ENTRIES SUPPLIED =
------------
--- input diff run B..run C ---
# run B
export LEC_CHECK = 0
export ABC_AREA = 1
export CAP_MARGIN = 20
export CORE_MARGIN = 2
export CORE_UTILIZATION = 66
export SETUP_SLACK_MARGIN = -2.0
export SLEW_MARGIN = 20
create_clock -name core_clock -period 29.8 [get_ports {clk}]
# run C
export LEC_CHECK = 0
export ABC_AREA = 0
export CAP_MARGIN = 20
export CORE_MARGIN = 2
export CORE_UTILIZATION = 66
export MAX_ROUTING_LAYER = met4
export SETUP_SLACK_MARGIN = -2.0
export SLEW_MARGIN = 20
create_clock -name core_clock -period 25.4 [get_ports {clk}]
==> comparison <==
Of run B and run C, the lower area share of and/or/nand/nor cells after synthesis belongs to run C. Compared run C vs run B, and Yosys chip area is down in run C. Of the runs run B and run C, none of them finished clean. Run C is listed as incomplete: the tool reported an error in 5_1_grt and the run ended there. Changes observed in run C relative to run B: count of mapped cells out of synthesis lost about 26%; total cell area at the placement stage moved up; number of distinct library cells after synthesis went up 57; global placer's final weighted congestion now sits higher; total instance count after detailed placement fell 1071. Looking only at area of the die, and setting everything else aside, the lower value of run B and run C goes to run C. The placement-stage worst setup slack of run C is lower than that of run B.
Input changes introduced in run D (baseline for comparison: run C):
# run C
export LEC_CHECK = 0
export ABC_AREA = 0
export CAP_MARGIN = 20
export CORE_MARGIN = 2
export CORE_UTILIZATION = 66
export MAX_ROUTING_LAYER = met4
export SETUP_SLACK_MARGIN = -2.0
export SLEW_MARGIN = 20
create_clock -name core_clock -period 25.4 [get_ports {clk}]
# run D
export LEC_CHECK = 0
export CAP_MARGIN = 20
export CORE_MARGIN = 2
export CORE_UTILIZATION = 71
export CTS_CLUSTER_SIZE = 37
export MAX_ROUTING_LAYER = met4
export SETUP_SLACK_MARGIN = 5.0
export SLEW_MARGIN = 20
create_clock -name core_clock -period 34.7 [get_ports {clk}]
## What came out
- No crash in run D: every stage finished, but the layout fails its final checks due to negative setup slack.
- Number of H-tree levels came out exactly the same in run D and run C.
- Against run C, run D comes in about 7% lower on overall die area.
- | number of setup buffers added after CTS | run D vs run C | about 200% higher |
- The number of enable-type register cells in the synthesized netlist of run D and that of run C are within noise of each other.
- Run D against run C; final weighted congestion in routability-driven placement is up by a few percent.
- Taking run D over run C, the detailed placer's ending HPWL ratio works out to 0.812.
Design vga_top, start of the top module:
module vga_top(
	input ClkPort,
	input BtnC,
	input BtnU,
	input BtnD,
	input BtnR,
	input BtnL,
	input MoveTick,  
	output hSync, vSync,
	output [3:0] vgaR, vgaG, vgaB,
	output An0, An1, An2, An3, An4, An5, An6, An7,
	output Ca, Cb, Cc, Cd, Ce, Cf, Cg, Dp,
	output MemOE, MemWR, RamCS, QuadSpiFlashCS
	);
	wire Reset;
	assign Reset=BtnC;
	wire bright;
	wire[9:0] hc, vc;
	wire[3:0] lives;
	wire [6:0] ssdOut;
	wire [3:0] anode;
	wire [11:0] rgb;
	display_controller dc(.clk(ClkPort), .rst(Reset), .hSync(hSync), .vSync(vSync), .bright(bright), .hCount(hc), .vCount(vc));
	game_control sc(.clk(ClkPort), .en(MoveTick), .bright(bright), .rst(BtnC), .up(BtnU), .down(BtnD),.left(BtnL),.right(BtnR),.hCount(hc), .vCount(vc), .rgb(rgb), .lives(lives));
	display_lives cnt(.clk(ClkPort), .displayNumber(lives), .anode(anode), .ssdOut(ssdOut));
	assign vgaR = rgb[11 : 8];
	assign vgaG = rgb[7  : 4];
	assign vgaB = rgb[3  : 0];
	assign {MemOE, MemWR, RamCS, QuadSpiFlashCS} = 4'b1111;
	assign {An7, An6, An5, An4, An3, An2, An1, An0} = {4'b1111, anode};
	assign {Ca, Cb, Cc, Cd, Ce, Cf, Cg} = ssdOut[6 : 0];
	assign Dp = 1'b1;  
endmodule
Size in the first run: ~3,000 cells after synthesis, roughly 120 flip-flops, about 41 I/O pins.
Settings: LEC_CHECK=0, CAP_MARGIN=20, CORE_MARGIN=2, CORE_UTILIZATION=66, CTS_CLUSTER_DIAMETER=353, CTS_CLUSTER_SIZE=97, PLACE_DENSITY=0.6, SLEW_MARGIN=20; clock period 5.46 ns.
run.sh (not shown) runs the stock make flow with config.mk's settings and CLKGATE_MAP_FILE=.
The starting point finished with negative setup slack left.
==> pepper <==
// SystolicCore
module SystolicCore(
	input clk,
	input rst,
	input start,
	input mode_conv_mm,
	input isac,
	input isrelu,
	input isbn,
	input [22:0] dfsm_config,
	input all_data_rdy,
	input pe_config_1_1,
	input pe_config_1_2,
	input pe_config_1_3,
	input pe_config_2_1,
	input pe_config_2_2,
	input pe_config_2_3,
	input [7:0] data_horz_1_1,
	input [7:0] data_horz_1_2,
	input [7:0] data_horz_1_3,
	input [7:0] data_horz_2_1,
	input [7:0] data_horz_2_2,
	input [7:0] data_horz_2_3,
	input [7:0] data_obli_1,
	input [7:0] data_obli_2,
	input [7:0] data_obli_3,
	input [7:0] data_obli_4,
	input [7:0] data_obli_5,
	input [7:0] data_obli_6,
	input [15:0] data_bn_1,
	input [15:0] data_bn_2,
	input data_bn_en,
	output data_preread,
	output [7:0] dout_1_1,
	output [7:0] dout_1_2,
	output [7:0] dout_1_3,
	output [7:0] dout_1_4,
	output [7:0] dout_2_1,
	output [7:0] dout_2_2,
	output [7:0] dout_2_3,
	output [7:0] dout_2_4,
	output dout_en_1_1,
	output dout_en_1_2,
	output dout_en_1_3,
	output dout_en_1_4,
	output dout_en_2_1,
	output dout_en_2_2,
	output dout_en_2_3,
	output dout_en_2_4
);
Settings: LEC_CHECK=0, ABC_AREA=1, CAP_MARGIN=20, CELL_PAD_IN_SITES_GLOBAL_PLACEMENT=0, CORE_MARGIN=2, CORE_UTILIZATION=71, CTS_CLUSTER_SIZE=77, SLEW_MARGIN=20, TNS_END_PERCENT=85; clock period 2.3 ns.
run.sh (not shown) runs the stock make flow with config.mk's settings and CLKGATE_MAP_FILE=.
==> inputs of maple, as changes to pepper <==
==> flow/config.mk (replaced) <==
export PLATFORM = sky130hd
export DESIGN_NAME = SystolicCore
export DESIGN_NICKNAME = SystolicCore
export VERILOG_FILES = /design/flow/design.v
export SDC_FILE = /design/flow/constraint.sdc
export NUM_CORES = 4
export LEC_CHECK = 0
export CAP_MARGIN = 20
export CORE_MARGIN = 2
export CORE_UTILIZATION = 45
export PLACE_DENSITY = 0.6
export SETUP_SLACK_MARGIN = 3.41
export SLEW_MARGIN = 20
==> flow/constraint.sdc (replaced) <==
create_clock -name core_clock -period 11.8 [get_ports {clk}]
set_input_delay 2.3600 -clock core_clock [delete_from_list [all_inputs] [get_ports {clk}]]
set_output_delay 2.3600 -clock core_clock [all_outputs]
set_load 0.01 [all_outputs]
==> inputs of tundra, as changes to pepper <==
--- a/flow/config.mk
+++ b/flow/config.mk
@@ -10,6 +10,6 @@
 export CELL_PAD_IN_SITES_GLOBAL_PLACEMENT = 0
 export CORE_MARGIN = 2
-export CORE_UTILIZATION = 71
-export CTS_CLUSTER_SIZE = 77
+export CORE_UTILIZATION = 60
+export CTS_CLUSTER_SIZE = 18
 export SLEW_MARGIN = 20
 export TNS_END_PERCENT = 85
==> flow/constraint.sdc (replaced) <==
create_clock -name core_clock -period 3.72 [get_ports {clk}]
set_input_delay 0.7440 -clock core_clock [delete_from_list [all_inputs] [get_ports {clk}]]
set_output_delay 0.7440 -clock core_clock [all_outputs]
set_load 0.01 [all_outputs]
==> results <==
metric	pepper	maple	tundra
Total negative slack	-	0 ns	-211.54 ns
Highest-delay cell along the critical path	-	fa_1	dfxtp_4
Fin util	-	0.521	0.739
Clock insertion delay at the later pin of the skew report	-	0.83 ns	0.83 ns
Clock tree cell share of total cell area	-	0.0527	0.0451
Start point of the critical path	-	isac	bank_2.ac_4.in_en_dly$_DFF_P_
Worst hold slack	-	0.330 ns	0.327 ns
Final Max-Slew Violation Tally	-	0	0
NetSw	-	2.61 mW	8.79 mW
Slack of the critical path	-	1.04 ns	-3.44 ns
Dominant cell area share	0.281	0.303	0.281
Maxcap violations	-	0	0
Total number of multi-input combinational cells	-	7666	9041
Combinational group share of total power	-	0.045	0.073
Beginning of the worst register-to-register path	-	bank_1.p_2_1.data_a_reg[1]$_SDFF_PN0_	bank_2.p_3_2.data_b_reg[4]$_SDFF_PN0_
Fraction of the mapped netlist area in compound gates	0.0653	0.0699	0.0653
Worst voltage drop across the vdd grid	-	0.113 mV	0.437 mV
Number of library cell types mapped by synthesis	54	82	54
Worst flop-to-flop path endpoint	-	bank_1.p_2_1.m_reg[7]$_SDFF_PN0_	bank_2.p_3_2.m_reg[7]$_SDFF_PN0_
Run status	stopped before the end	no timing/DRC/antenna violations	finished with violations
Last stage reached	5_1_grt	-	-
Reasons for failing layout checks	-	-	negative setup slack
Tool warnings	-	57	59
Power is estimated from default activity; no workload was simulated.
------------
REQUIRED ACTION =
In the material above, how many lines hold the string "came"? Give the number and nothing else.

SOLUTION BELOW =
2